### WORK REQUEST:
The span to copy runs from the line containing "clock network, mW" to the last line below. Copy it exactly, with nothing else.

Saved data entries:
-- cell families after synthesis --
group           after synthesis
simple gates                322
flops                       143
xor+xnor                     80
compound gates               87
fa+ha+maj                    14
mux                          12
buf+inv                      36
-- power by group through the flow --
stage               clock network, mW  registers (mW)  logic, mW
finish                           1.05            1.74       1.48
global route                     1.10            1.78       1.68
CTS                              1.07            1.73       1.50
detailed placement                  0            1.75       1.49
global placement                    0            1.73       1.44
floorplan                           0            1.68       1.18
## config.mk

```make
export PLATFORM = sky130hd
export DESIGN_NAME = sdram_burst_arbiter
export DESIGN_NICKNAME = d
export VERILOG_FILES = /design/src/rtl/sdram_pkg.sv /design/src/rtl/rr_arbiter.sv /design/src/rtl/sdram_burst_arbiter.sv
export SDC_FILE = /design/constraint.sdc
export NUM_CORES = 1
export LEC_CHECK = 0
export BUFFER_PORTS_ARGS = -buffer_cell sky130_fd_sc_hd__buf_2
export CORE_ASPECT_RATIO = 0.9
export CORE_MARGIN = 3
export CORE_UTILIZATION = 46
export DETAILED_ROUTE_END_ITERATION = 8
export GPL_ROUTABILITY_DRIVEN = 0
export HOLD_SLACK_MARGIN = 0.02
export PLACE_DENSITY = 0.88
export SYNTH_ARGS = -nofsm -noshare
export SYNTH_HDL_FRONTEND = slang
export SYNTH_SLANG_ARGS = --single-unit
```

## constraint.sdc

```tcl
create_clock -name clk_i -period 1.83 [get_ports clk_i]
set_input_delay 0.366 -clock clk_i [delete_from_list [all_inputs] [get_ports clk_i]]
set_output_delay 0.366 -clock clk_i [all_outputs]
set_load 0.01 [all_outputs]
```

### WRITTEN SOLUTION:
stage               clock network, mW  registers (mW)  logic, mW
finish                           1.05            1.74       1.48
global route                     1.10            1.78       1.68
CTS                              1.07            1.73       1.50
detailed placement                  0            1.75       1.49
global placement                    0            1.73       1.44
floorplan                           0            1.68       1.18
## config.mk

```make
export PLATFORM = sky130hd
export DESIGN_NAME = sdram_burst_arbiter
export DESIGN_NICKNAME = d
export VERILOG_FILES = /design/src/rtl/sdram_pkg.sv /design/src/rtl/rr_arbiter.sv /design/src/rtl/sdram_burst_arbiter.sv
export SDC_FILE = /design/constraint.sdc
export NUM_CORES = 1
export LEC_CHECK = 0
export BUFFER_PORTS_ARGS = -buffer_cell sky130_fd_sc_hd__buf_2
export CORE_ASPECT_RATIO = 0.9
export CORE_MARGIN = 3
export CORE_UTILIZATION = 46
export DETAILED_ROUTE_END_ITERATION = 8
export GPL_ROUTABILITY_DRIVEN = 0
export HOLD_SLACK_MARGIN = 0.02
export PLACE_DENSITY = 0.88
export SYNTH_ARGS = -nofsm -noshare
export SYNTH_HDL_FRONTEND = slang
export SYNTH_SLANG_ARGS = --single-unit
```

## constraint.sdc

```tcl
create_clock -name clk_i -period 1.83 [get_ports clk_i]
set_input_delay 0.366 -clock clk_i [delete_from_list [all_inputs] [get_ports clk_i]]
set_output_delay 0.366 -clock clk_i [all_outputs]
set_load 0.01 [all_outputs]
```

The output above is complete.